Steamboat Springs Without a last-minute boost in enrollment this week, the Steamboat Springs School District's Montessori program will end next school year.
Started in fall 2004, the district's program at Strawberry Park Elementary School once was so popular parents had to hope their child's name was drawn from a lottery to earn a spot in the class. But the program has shrunk in recent years, and the upper-level program that served fourth- and fifth-grade students was cut last school year because of the low numbers.
"It's a mystery in terms of why it has happened," Curriculum Director Marty Lamansky said about the dramatic drop in enrollment. "It's just something we've watched. And today, in these budgetary times, we have to make some tough choices."
District officials in April told parents of students in the program that with only 11 students enrolled for next year, they were considering ending it and moving the students to normal classrooms.
The district set a May 2 deadline for the program to reach a healthy enrollment of about 20 students. As the deadline approaches, parents of the program have been working to recruit more students and promote the program.
"Having this choice is something that in Steamboat we need to try and fight to keep because it's accessible to all families who choose to participate," Montessori parent Kathy Yeiser said.
Yeiser said she wants the opportunity to continue to have her children in a Montessori classroom.
"The environment can make a big difference in how much they buy into education and how much they enjoy learning," Yeiser said. "I love that Montessori is self-directed."
In Shannon Keesee's Montessori classroom on Wednesday, 20 students embarked on individual lessons.
Some wrote in journals while others did lessons on a computer.
"Like the parents, we're just waiting to see what's going to happen next school year," Principal Tracy Stoddard said. "It's hard on everybody."

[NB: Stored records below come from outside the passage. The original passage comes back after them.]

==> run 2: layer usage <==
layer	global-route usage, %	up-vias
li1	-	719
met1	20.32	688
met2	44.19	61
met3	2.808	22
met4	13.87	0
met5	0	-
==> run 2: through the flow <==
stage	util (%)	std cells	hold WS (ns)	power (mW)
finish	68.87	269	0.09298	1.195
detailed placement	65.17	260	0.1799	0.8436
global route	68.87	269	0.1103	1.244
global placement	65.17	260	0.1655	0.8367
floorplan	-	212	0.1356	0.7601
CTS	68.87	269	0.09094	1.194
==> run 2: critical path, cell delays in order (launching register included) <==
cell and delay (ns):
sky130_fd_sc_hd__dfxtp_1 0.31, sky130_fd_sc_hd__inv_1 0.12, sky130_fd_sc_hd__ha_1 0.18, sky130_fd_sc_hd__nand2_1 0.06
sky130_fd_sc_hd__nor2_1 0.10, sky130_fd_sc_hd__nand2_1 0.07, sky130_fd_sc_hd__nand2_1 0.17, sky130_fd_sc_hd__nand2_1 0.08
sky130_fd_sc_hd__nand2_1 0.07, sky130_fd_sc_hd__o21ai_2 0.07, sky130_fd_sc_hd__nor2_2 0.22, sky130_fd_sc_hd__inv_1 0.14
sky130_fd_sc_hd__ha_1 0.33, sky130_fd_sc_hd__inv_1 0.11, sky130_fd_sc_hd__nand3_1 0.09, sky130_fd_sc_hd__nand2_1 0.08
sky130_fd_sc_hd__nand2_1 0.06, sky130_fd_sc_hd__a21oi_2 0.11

She said that since the parent meeting, two more students have enrolled.
"You have to keep things equitable in your school," she said. "You can't have a class with 13 students and then another with 22 to 23 students."

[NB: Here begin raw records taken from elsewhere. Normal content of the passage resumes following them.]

[config.mk]
export PLATFORM = sky130hd
export DESIGN_NAME = info_frame_deframer
export DESIGN_NICKNAME = d
export VERILOG_FILES = /design/src/hdl/ifd_pkg.sv /design/src/hdl/info_frame_deframer.sv /design/src/hdl/ifd_engine.sv
export SDC_FILE = /design/constraint.sdc
export NUM_CORES = 1
export LEC_CHECK = 0
export BUFFER_PORTS_ARGS = -buffer_cell sky130_fd_sc_hd__buf_4
export CAP_MARGIN = 20
export CORE_MARGIN = 5
export CORE_UTILIZATION = 60
export DETAILED_ROUTE_END_ITERATION = 12
export PLACE_DENSITY = 0.9
export SYNTH_ARGS = -nofsm -noshare
export SYNTH_HDL_FRONTEND = slang
export SYNTH_SLANG_ARGS = --single-unit
export TNS_END_PERCENT = 100
[constraint.sdc]
create_clock -name clock -period 5.7 [get_ports clock]
set_clock_uncertainty 0.1 [all_clocks]
set_input_delay 1.425 -clock clock [delete_from_list [all_inputs] [get_ports clock]]
set_output_delay 1.425 -clock clock [all_outputs]
set_load 0.05 [all_outputs]
[src/hdl/ifd_pkg.sv]
// shared types, register indexes, parse phase codes and reset values for the deframer
package ifd_pkg;

   // default payload limit
   localparam int MAX_PAYLOAD_DEF = 1024;

   // register indexes on the csr port
   localparam logic [2:0] CSR_FLAG_BYTE   = 3'd0;
   localparam logic [2:0] CSR_ESCAPE_BYTE = 3'd1;
   localparam logic [2:0] CSR_SENDER_ADDR = 3'd2;
   localparam logic [2:0] CSR_CTRL_ZERO   = 3'd3;
   localparam logic [2:0] CSR_CTRL_ONE    = 3'd4;

   // register reset values
   localparam logic [7:0] FLAG_BYTE_RST   = 8'h7E;
   localparam logic [7:0] ESCAPE_BYTE_RST = 8'h7D;
   localparam logic [7:0] SENDER_ADDR_RST = 8'h03;
   localparam logic [7:0] CTRL_ZERO_RST   = 8'h00;
   localparam logic [7:0] CTRL_ONE_RST    = 8'h40;

   // xor applied to the byte after an escape
   localparam logic [7:0] STUFF_XOR = 8'h20;

   // parse phases
   localparam logic [2:0] PH_HUNT = 3'd0;
   localparam logic [2:0] PH_FLAG = 3'd1;
   localparam logic [2:0] PH_ADDR = 3'd2;
   localparam logic [2:0] PH_CTRL = 3'd3;
   localparam logic [2:0] PH_BODY = 3'd4;

   // result kinds
   localparam logic KIND_PAYLOAD = 1'b0;
   localparam logic KIND_VERDICT = 1'b1;

   typedef struct packed {
      logic [7:0] flag_byte;
      logic [7:0] escape_byte;
      logic [7:0] sender_address;
      logic [7:0] info_control_zero;
      logic [7:0] info_control_one;
   } ifd_cfg_type;

   typedef struct packed {
      logic       result_kind;
      logic [7:0] payload_byte;
      logic       frame_accepted;
      logic       ack_sequence;
      logic       frame_sequence;
   } ifd_result_type;

endpackage

[src/hdl/info_frame_deframer.sv]
// top level of the byte-stuffed information frame deframer
// Receive side of a flag-delimited, byte-stuffed link layer. Raw line bytes enter
// on the req_ channel one item per cycle while rsp_ takes its results, with no
// bubbles needed between them. Each byte is first captured in an input register;
// once the output slot can move, the parse state (header hunt, destuffing, trailer
// hold-back, xor check) is updated in a single pass and any result is loaded into
// the rsp_ output register. The block sustains one byte per cycle while rsp_ does
// not stall; the limit is the single-pass parse state update. While a result waits
// on rsp_ the parse state holds, and the input register takes at most one more
// byte before req_ready drops. Results: payload bytes (result_kind 0), delayed by
// one body byte because the last destuffed byte is the xor trailer, and one verdict
// per frame at the closing flag (result_kind 1) with RR/REJ, receiver sequence bit,
// frame sequence bit and saturated payload length. Downstream drops the payload of
// a rejected frame. The user must write registers on csr_ only while the block is
// idle; the block itself does not enforce this.
module info_frame_deframer #(
   parameter int MAX_PAYLOAD = ifd_pkg::MAX_PAYLOAD_DEF,
   parameter int LEN_W       = $clog2(MAX_PAYLOAD + 1)
) (
   input  logic             clock,
   input  logic             reset,
   // csr write port
   input  logic             csr_write_en,
   input  logic [2:0]       csr_index,
   input  logic [7:0]       csr_wdata,
   // raw line bytes
   input  logic             req_valid,
   output logic             req_ready,
   input  logic [7:0]       req_rx_byte,
   // payload bytes and verdicts
   output logic             rsp_valid,
   input  logic             rsp_ready,
   output logic             rsp_result_kind,
   output logic [7:0]       rsp_payload_byte,
   output logic             rsp_frame_accepted,
   output logic             rsp_ack_sequence,
   output logic             rsp_frame_sequence,
   output logic [LEN_W-1:0] rsp_payload_length
);
   import ifd_pkg::*;

   // configuration registers
   ifd_cfg_type cfg_ff;

   // input register
   logic       in_valid_ff, in_valid_in;
   logic [7:0] in_byte_ff;

   // output register
   logic             out_valid_ff, out_valid_in;
   ifd_result_type   out_res_ff;
   logic [LEN_W-1:0] out_len_ff;

   // engine results
   logic             eng_valid;
   ifd_result_type   eng_res;
   logic [LEN_W-1:0] eng_len;

   logic accept;
   logic advance;
   logic step;

   // output slot is free or being emptied this cycle
   assign advance   = !out_valid_ff || rsp_ready;
   // the byte in the input register is processed when the output slot can move
   assign step      = in_valid_ff && advance;
   assign req_ready = !in_valid_ff || advance;
   assign accept    = req_valid && req_ready;

   always_comb begin
      in_valid_in = in_valid_ff;
      if (accept)    in_valid_in = 1'b1;
      else if (step) in_valid_in = 1'b0;
   end

   always_comb begin
      out_valid_in = out_valid_ff;
      if (advance) out_valid_in = eng_valid;
   end

   always_ff @(posedge clock) begin
      if (reset) begin
         cfg_ff.flag_byte         <= FLAG_BYTE_RST;
         cfg_ff.escape_byte       <= ESCAPE_BYTE_RST;
         cfg_ff.sender_address    <= SENDER_ADDR_RST;
         cfg_ff.info_control_zero <= CTRL_ZERO_RST;
         cfg_ff.info_control_one  <= CTRL_ONE_RST;
      end else if (csr_write_en) begin
         case (csr_index)
            CSR_FLAG_BYTE:   cfg_ff.flag_byte         <= csr_wdata;
            CSR_ESCAPE_BYTE: cfg_ff.escape_byte       <= csr_wdata;
            CSR_SENDER_ADDR: cfg_ff.sender_address    <= csr_wdata;
            CSR_CTRL_ZERO:   cfg_ff.info_control_zero <= csr_wdata;
            CSR_CTRL_ONE:    cfg_ff.info_control_one  <= csr_wdata;
            default:         ; // unknown index, write dropped
         endcase
      end
   end

   always_ff @(posedge clock) begin
      if (reset) begin
         in_valid_ff  <= 1'b0;
         out_valid_ff <= 1'b0;
      end else begin
         in_valid_ff  <= in_valid_in;
         out_valid_ff <= out_valid_in;
      end
   end

   // payload registers
   always_ff @(posedge clock) begin
      if (accept) in_byte_ff <= req_rx_byte;
      if (eng_valid) begin
         out_res_ff <= eng_res;
         out_len_ff <= eng_len;
      end
   end

   ifd_engine #(
      .MAX_PAYLOAD (MAX_PAYLOAD),
      .LEN_W       (LEN_W)
   ) u_engine (
      .clock      (clock),
      .reset      (reset),
      .cfg        (cfg_ff),
      .step       (step),
      .rx_byte    (in_byte_ff),
      .res_valid  (eng_valid),
      .res        (eng_res),
      .res_length (eng_len)
   );

   assign rsp_valid          = out_valid_ff;
   assign rsp_result_kind    = out_res_ff.result_kind;
   assign rsp_payload_byte   = out_res_ff.payload_byte;
   assign rsp_frame_accepted = out_res_ff.frame_accepted;
   assign rsp_ack_sequence   = out_res_ff.ack_sequence;
   assign rsp_frame_sequence = out_res_ff.frame_sequence;
   assign rsp_payload_length = out_len_ff;

endmodule

[src/hdl/ifd_engine.sv]
// parse state machine, destuffing, trailer hold-back and verdict logic
module ifd_engine #(
   parameter int MAX_PAYLOAD = ifd_pkg::MAX_PAYLOAD_DEF,
   parameter int LEN_W       = $clog2(MAX_PAYLOAD + 1)
) (
   input  logic                   clock,
   input  logic                   reset,
   input  ifd_pkg::ifd_cfg_type   cfg,
   input  logic                   step,
   input  logic [7:0]             rx_byte,
   output logic                   res_valid,
   output ifd_pkg::ifd_result_type res,
   output logic [LEN_W-1:0]       res_length
);
   import ifd_pkg::*;

   localparam int CNT_W = $clog2(MAX_PAYLOAD + 2);
   localparam logic [CNT_W-1:0] MAX_CNT = CNT_W'(MAX_PAYLOAD);

   logic [2:0]       phase_ff,   phase_in;
   logic [7:0]       ctrl_ff,    ctrl_in;
   logic [7:0]       held_ff,    held_in;
   logic             hv_ff,      hv_in;
   logic             esc_ff,     esc_in;
   logic [7:0]       par_ff,     par_in;
   logic [CNT_W-1:0] cnt_ff,     cnt_in;
   logic             rseq_ff,    rseq_in;

   logic       ok;
   logic       take;
   logic [7:0] data;
   logic       emit;

   assign ok = hv_ff && !esc_ff && (cnt_ff <= MAX_CNT) && (par_ff == held_ff);

   always_comb begin
      phase_in   = phase_ff;
      ctrl_in    = ctrl_ff;
      held_in    = held_ff;
      hv_in      = hv_ff;
      esc_in     = esc_ff;
      par_in     = par_ff;
      cnt_in     = cnt_ff;
      rseq_in    = rseq_ff;
      emit       = 1'b0;
      res        = '0;
      res_length = '0;
      take       = 1'b0;
      data       = rx_byte;
      case (phase_ff)
         PH_HUNT: begin
            if (rx_byte == cfg.flag_byte) phase_in = PH_FLAG;
         end
         PH_FLAG: begin
            if (rx_byte == cfg.sender_address)  phase_in = PH_ADDR;
            else if (rx_byte == cfg.flag_byte)  phase_in = PH_FLAG;
            else                                phase_in = PH_HUNT;
         end
         PH_ADDR: begin
            if (rx_byte == cfg.info_control_zero || rx_byte == cfg.info_control_one) begin
               ctrl_in  = rx_byte;
               phase_in = PH_CTRL;
            end else if (rx_byte == cfg.flag_byte) begin
               phase_in = PH_FLAG;
            end else begin
               phase_in = PH_HUNT;
            end
         end
         PH_CTRL: begin
            if (rx_byte == (ctrl_ff ^ cfg.sender_address)) begin
               held_in  = '0;
               hv_in    = 1'b0;
               esc_in   = 1'b0;
               par_in   = '0;
               cnt_in   = '0;
               phase_in = PH_BODY;
            end else if (rx_byte == cfg.flag_byte) begin
               phase_in = PH_FLAG;
            end else begin
               phase_in = PH_HUNT;
            end
         end
         PH_BODY: begin
            if (rx_byte == cfg.flag_byte) begin
               // closing flag: verdict, then hunt for a new opening flag
               emit               = 1'b1;
               res.result_kind    = KIND_VERDICT;
               res.frame_accepted = ok;
               res.ack_sequence   = rseq_ff;
               res.frame_sequence = (ctrl_ff != cfg.info_control_zero) &&
                                    (ctrl_ff == cfg.info_control_one);
               res_length         = (cnt_ff > MAX_CNT) ? LEN_W'(MAX_PAYLOAD)
                                                       : cnt_ff[LEN_W-1:0];
               if (ok) rseq_in = ~rseq_ff;
               phase_in = PH_HUNT;
               held_in  = '0;
               hv_in    = 1'b0;
               esc_in   = 1'b0;
               par_in   = '0;
               cnt_in   = '0;
            end else if (esc_ff) begin
               data   = rx_byte ^ STUFF_XOR;
               esc_in = 1'b0;
               take   = 1'b1;
            end else if (rx_byte == cfg.escape_byte) begin
               esc_in = 1'b1;
            end else begin
               take = 1'b1;
            end
            if (take) begin
               // release the byte held back, keep the new one as possible trailer
               if (hv_ff) begin
                  emit             = 1'b1;
                  res.result_kind  = KIND_PAYLOAD;
                  res.payload_byte = held_ff;
                  par_in           = par_ff ^ held_ff;
                  if (cnt_ff <= MAX_CNT) cnt_in = cnt_ff + 1'b1;
               end
               held_in = data;
               hv_in   = 1'b1;
            end
         end
         default: begin
            phase_in = PH_HUNT;
         end
      endcase
   end

   assign res_valid = step && emit;

   always_ff @(posedge clock) begin
      if (reset) begin
         phase_ff <= PH_HUNT;
         ctrl_ff  <= '0;
         held_ff  <= '0;
         hv_ff    <= 1'b0;
         esc_ff   <= 1'b0;
         par_ff   <= '0;
         cnt_ff   <= '0;
         rseq_ff  <= 1'b1;
      end else if (step) begin
         phase_ff <= phase_in;
         ctrl_ff  <= ctrl_in;
         held_ff  <= held_in;
         hv_ff    <= hv_in;
         esc_ff   <= esc_in;
         par_ff   <= par_in;
         cnt_ff   <= cnt_in;
         rseq_ff  <= rseq_in;
      end
   end

endmodule

Word-level counts from Yosys, hierarchy flattened
Cells that the tools add are included.
- output and inout port bits: 25
- register bits: 114
- reduce and logical (&&, ||, !) cells: 30
- multiplexer cells: 44
- equality and inequality tests: 21
- magnitude comparators: 2
- $add $sub $neg: 1
- bitwise gates (word level): 6
- operators with widths (operator ; count):
    $mux 11 ; 6
    $eq 8x8->1 ; 8
    $mux 8 ; 6
    $pmux 8 s2 ; 2
    $pmux 11 s2 ; 1
    $mux 9 ; 2
    $mux 1 ; 17
    $xor 8x8->8 ; 2
    $mux 3 ; 5
    $pmux 3 s5 ; 1
    $eq 3x2->1 const B ; 4
    $mux 6 ; 2
    $reduce_and 2->1 ; 6
    $reduce_and 3->1 ; 4
    $add 11x1->11 const B ; 1
    $gt 11x11->1 const B ; 1
    $le 11x11->1 const B ; 1
    $ne 8x8->1 ; 1
    $reduce_and 4->1 ; 2
    $logic_and 1x1->1 ; 7
    $eq 3x1->1 const B ; 2
    $eq 3x3->1 const B ; 2
    $logic_not 3->1 ; 2
    $ne 2x1->1 const B ; 3
    other kinds (7) ; 16

Logic depth before layout (Yosys ltp)
Gate-level depths: netlist (run 1).
- depth after elaboration: 8
- mapped depth: 9
- mapped depth without buffers: 7

By module
From an unflattened synthesis (run 1), not the netlist that was laid out.
- cells, all modules: 562
- area total of the unflattened synthesis: 5835.6 um^2
- modules (own cells, without submodules) (module ; instances ; sequential area each (um^2) ; area each (um^2) ; cells an instance):
    ifd_engine ; 1 ; 820.8 ; 3169.3 ; 367
    info_frame_deframer ; 1 ; 1771.7 ; 2666.3 ; 195

Worst setup path after synthesis (run 1)
Ideal clock, no wire load.
- path kind: input to output
- start point: input port rsp_ready
- end point: output port req_ready
- path buffers: 0
- cell stages on the path: 2
- arrival time: 1.903 ns
- path slack: 2.272 ns
- path through: nor2b_1 nand2_1
- word-level cells in the longest chain between the ends: 2
- RTL lines (element ; RTL line ; source):
    from (decl) ; info_frame_deframer.sv:32 ; input logic rsp_ready,
    $logic_or 1x1->1 ; info_frame_deframer.sv:64 ; assign advance = !out_valid_ff || rsp_ready;
    $logic_or 1x1->1 ; info_frame_deframer.sv:67 ; assign req_ready = !in_valid_ff || advance;
    to (decl) ; info_frame_deframer.sv:28 ; output logic req_ready,
No other way between the ends.

Worst setup path in the final report (run 1)
Ends and elaborated chain as after synthesis.

==> results of run 1 <==
==> cell families after synthesis <==
| logic type | share of synthesized area, % |
|---|---|
| fa+ha+maj | 0.445 |
| buf+inv | 3.98 |
| xor+xnor | 14.0 |
| simple gates | 22.6 |
| mux | 2.85 |
| flops | 46.1 |
| compound gates | 9.99 |
==> per-stage QoR <==
stage / cell area (sq um) / utilization (%) / hold slack, ns
6_report: 6510 / 70.8 / 0.372
5_1_grt: 6510 / 70.8 / 0.400
4_1_cts: 6510 / 70.8 / 0.375
3_5_place_dp: 5930 / 64.5 / 0.367
3_3_place_gp: 5930 / 64.5 / 0.357
2_1_floorplan: 5620 / - / 0.345
==> Yosys cell counts, types with 3 or more instances <==
cell type / instances / area share, %
xnor2_1: 29 / 4.5
dfxtp_1: 83 / 30
o21ai_0: 11 / 0.98
nor2b_1: 5 / 0.56
nand2_1: 81 / 5.4
buf_6: 6 / 1.2
nor2_1: 34 / 2.3
edfxtp_1: 31 / 17
xnor2_2: 4 / 1.2
inv_1: 9 / 0.60
o211ai_1: 4 / 0.53
and3_1: 20 / 2.2
buf_4: 4 / 0.53
a22o_1: 8 / 1.2
nand4_1: 9 / 1.0
nor3_1: 14 / 1.2
a21oi_1: 34 / 3.0
mux2i_1: 16 / 2.8
nor4_1: 11 / 1.2
a31oi_1: 3 / 0.33
buf_2: 4 / 0.36
nor3b_1: 6 / 0.80
xnor3_2: 7 / 3.0
and2_1: 10 / 1.1
xor2_1: 32 / 5.0
nand3_1: 24 / 2.1
clkbuf_1: 12 / 0.80
o21a_1: 3 / 0.40
nand3b_1: 7 / 0.93
nand4b_1: 3 / 0.47
==> worst paths after layout <==
path                       from         endpoint  slack [ns]  depth (start not counted)
setup / recovery      rsp_ready        req_ready        2.14                          4
hold / removal       cfg_ff[39]       cfg_ff[39]        0.37                          2
setup reg to reg  in_byte_ff[2]  rsp_result_kind        2.54                          4
hold reg to reg      cfg_ff[39]       cfg_ff[39]        0.37                          2
==> routing by layer <==
metal	vias to the layer above	global-route usage, %	share of wire, %
met2	287	45.1	51
met4	0	14.1	4.0
met3	69	6.14	8.5
met1	2183	29.6	37
li1	2100	-	-
met5	-	0	0
==> cell type report <==
cell class,instances,area (sq um)
Clock buffer,21,439
Clock inverter,11,139
Fill cell,620,2690
Inverter,9,33.8
Multi-Input combinational cell,418,2810
Sequential cell,114,2590
Tap cell,111,139
Timing Repair Buffer,48,360
==> flip-flops by register name, indices dropped and copies added (netlist names), 3 cells and up <==
register / cells
rsp_payload_length: 11
u_engine.held_ff: 8
u_engine.phase_ff: 3
u_engine.ctrl_ff: 8
cfg_ff: 40
rsp_payload_byte: 8
u_engine.par_ff: 8
u_engine.cnt_ff: 11
in_byte_ff: 8
==> worst max-delay path: stages <==
cell     delay (ns)
buf_4          0.11
nor2b_1        0.21
nand2_1        0.10
buf_4          0.19
==> power by group through the flow <==
stage | clock (uW) | combinational [uW] | sequential [uW]
floorplan | 0 | 86.2 | 866
global placement | 0 | 90.9 | 886
detailed placement | 0 | 95.5 | 886
CTS | 1030 | 97.3 | 870
global route | 1070 | 107 | 872
finish | 1040 | 98.1 | 871
==> impl_metrics.yaml, run 1 <==
run_status:
  status: "complete, no violations"
floorplan:
  boundaryPins: 49
  dieArea_sq_mm: 0.0114
  rows: 35
  die_h_microns: 107
  initial_core_util_pct: 61.1
  placeableCoreArea_sq_mm: 0.00920
  die_x_microns: 107
grt:
  grt_first_pass_wirelength_mm: 23.1
  grtUsageTotal_pct: 26.0
  grt_pass1_vias: 4734
  grt_overflow_total: 0
  antenna_found_initial: 0
  grt_max_degree: 59
hold_path:
  hold_class: "flip-flop to flip-flop"
power:
  clock_power_share_pct: 51.7
  powerDensity_mw_per_mm2: 308
  vdd_drop_max_v: 0.000215
  total_power_uw: 2000
  seqPwrFrac_pct: 43.4
  p_sw_share_pct: 22.2
  leakagePower_uw: 0.00252
  pwr-share-comb_pct: 4.9
  p_sw_uw: 444
  p_int_uw: 1560
placement:
  dp.cells: 700
  globalplace.congestion: 0.953
  hpwl_mm: 9.41
  post-place-ws_ns: 2.13
  port_buffers: 48
sta:
  tightestPinTransition_ns: 0.935
  setup_viol: 0
  relSlewSlack_pct: 37.7
  drv_slew: 0
  final.setup.tns_ns: 0
  finalCriticalPeriod_ns: 3.56
  fin_crit_sh_pct: 62.5
  fin_ws_ns: 2.14
  max_freq_ghz: 0.281
  rsz0062_at_grt: "false"
  finalHoldViolCount: 0
synthesis:
  synth_cells: 571
  synthesis.nets: 597
  yosys_warnings: 0
  synth_cell_types: 64
  yosys_register_bits: 114
  synth-async-reset-ratio_pct: 0
  synthFlopType: "dfxtp_1"
  synth_edf_count: 31
  seq_area_frac_synth_pct: 46.1
  syn_area_sq_mm: 0.00562
  avgSynthCellArea_sq_um: 9.85
clock_tree:
  root_buffer: "clkbuf_8"
  clkLatencyLatePin_ns: 0.52
  cts_buffers: 17
  htreeDepth: 4
  path_clk_slew_ns: 0.06
  post_cts_resized: 0
  postCtsSetupBuffers: 0
  holdBufCountCts: 0
  cts_num_sinks: 114
  clk_path_buf_depth: 2
  cts_tree: "done"
cells_and_area:
  layout-drive-gt1-share_pct: 15.9
  layout.cells.non_filler: 732
  layout_commonest_cell: "dfxtp_1"
  most-common-layout-cells: "83 x dfxtp_1, 81 x nand2_1, 48 x buf_4, 34 x nor2_1, 34 x a21oi_1"
  nets: 634
  syn2layout_area_growth_pct: 15.8
  antenna_cells: 0
critical_path:
  crit_required_ns: 4.18
  critPathArrivalTime_ns: 2.04
  critPathMaxFanout: 3
  cp-start-kind: "primary input"
  path_class: "primary input to output pin"
  end_kind: "output pin"
detailed_routing:
  ant_nets: 0
  drt_wl_total_mm: 14.2
  drt_iter0_markers: 352
  wire_per_inst_microns: 19.4
  vias: 4639
  drc: 0
  viasPerCell: 6.34
  drtPass1Iterations: 5
job:
  drv_cap: 0
Power figures use the tool's default switching activity.
==> inputs of run 2 (changes only) <==
==> constraint.sdc (replaced) <==
create_clock -name clock -period 3.5 [get_ports clock]
set_clock_uncertainty 0.1 [all_clocks]
set_input_delay 0.875 -clock clock [delete_from_list [all_inputs] [get_ports clock]]
set_output_delay 0.875 -clock clock [all_outputs]
set_load 0.05 [all_outputs]
==> run 2 against run 1 <==
Net effect:
- final cell count up 0.82%
- sequential share of layout area down 0.26 points
- worst setup slack worse by 1.5 ns
- first-iteration DRC count down 14%
- largest cell class unchanged
- global-route usage up 0.31 points
- flip-flop and latch count unchanged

The school district's Montessori program has seen some changes in recent years, starting with the unexpected departure last school year of Linda Stansbery, who taught in the program since its inception.

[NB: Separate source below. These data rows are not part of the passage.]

## config.mk

```make
export PLATFORM = sky130hd
export DESIGN_NAME = smallest_first_request_queue_flat
export DESIGN_NICKNAME = d
export VERILOG_FILES = /design/src/hdl/sfq_pkg.sv /design/src/hdl/sfq_ifs.sv /design/src/hdl/smallest_first_request_queue.sv /design/src/hdl/sfq_cell.sv /design/src/hdl/sfq_cfg.sv /design/src/flat_wrapper.sv
export SDC_FILE = /design/constraint.sdc
export NUM_CORES = 2
export LEC_CHECK = 0
export BUFFER_PORTS_ARGS = -buffer_cell sky130_fd_sc_hd__buf_2
export CAP_MARGIN = 20
export CORE_MARGIN = 5
export CORE_UTILIZATION = 45
export DETAILED_ROUTE_END_ITERATION = 6
export GPL_TIMING_DRIVEN = 0
export PLACE_DENSITY = 0.65
export SYNTH_ARGS = -nofsm -noshare
export SYNTH_HDL_FRONTEND = slang
export SYNTH_SLANG_ARGS = --single-unit
```

## constraint.sdc

```tcl
create_clock -name clk -period 18.65 [get_ports clk]
set_input_delay 3.73 -clock clk [delete_from_list [all_inputs] [get_ports clk]]
set_output_delay 3.73 -clock clk [all_outputs]
set_load 0.05 [all_outputs]
```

The school district then hired a new certified Montessori teacher, but before her arrival, parents were concerned about the future of the program.
Superintendent Brad Meeks said Tuesday that the recent declines in enrollment were unexpected.
"I was surprised to see the numbers come in so low because they've always had a history of being much stronger," he said.
He added the district looks at more than just the total class size when evaluating the future of the program.
"It's more than just the numbers," he said. "We need to have a balance among the grade levels, so we can have that true multi-age environment this program needs to thrive."
The district originally planned to decide the future of the Montessori program last month but agreed to extend the enrollment deadline at the request of parents.
The district and parents since have advertised for the program.
Stoddard said there is one first-grader, eight second-graders and four third-graders enrolled in the program for next school year.
If the Montessori program is discontinued, it will not result in any savings for the district as it plans to move the teacher to a regular classroom.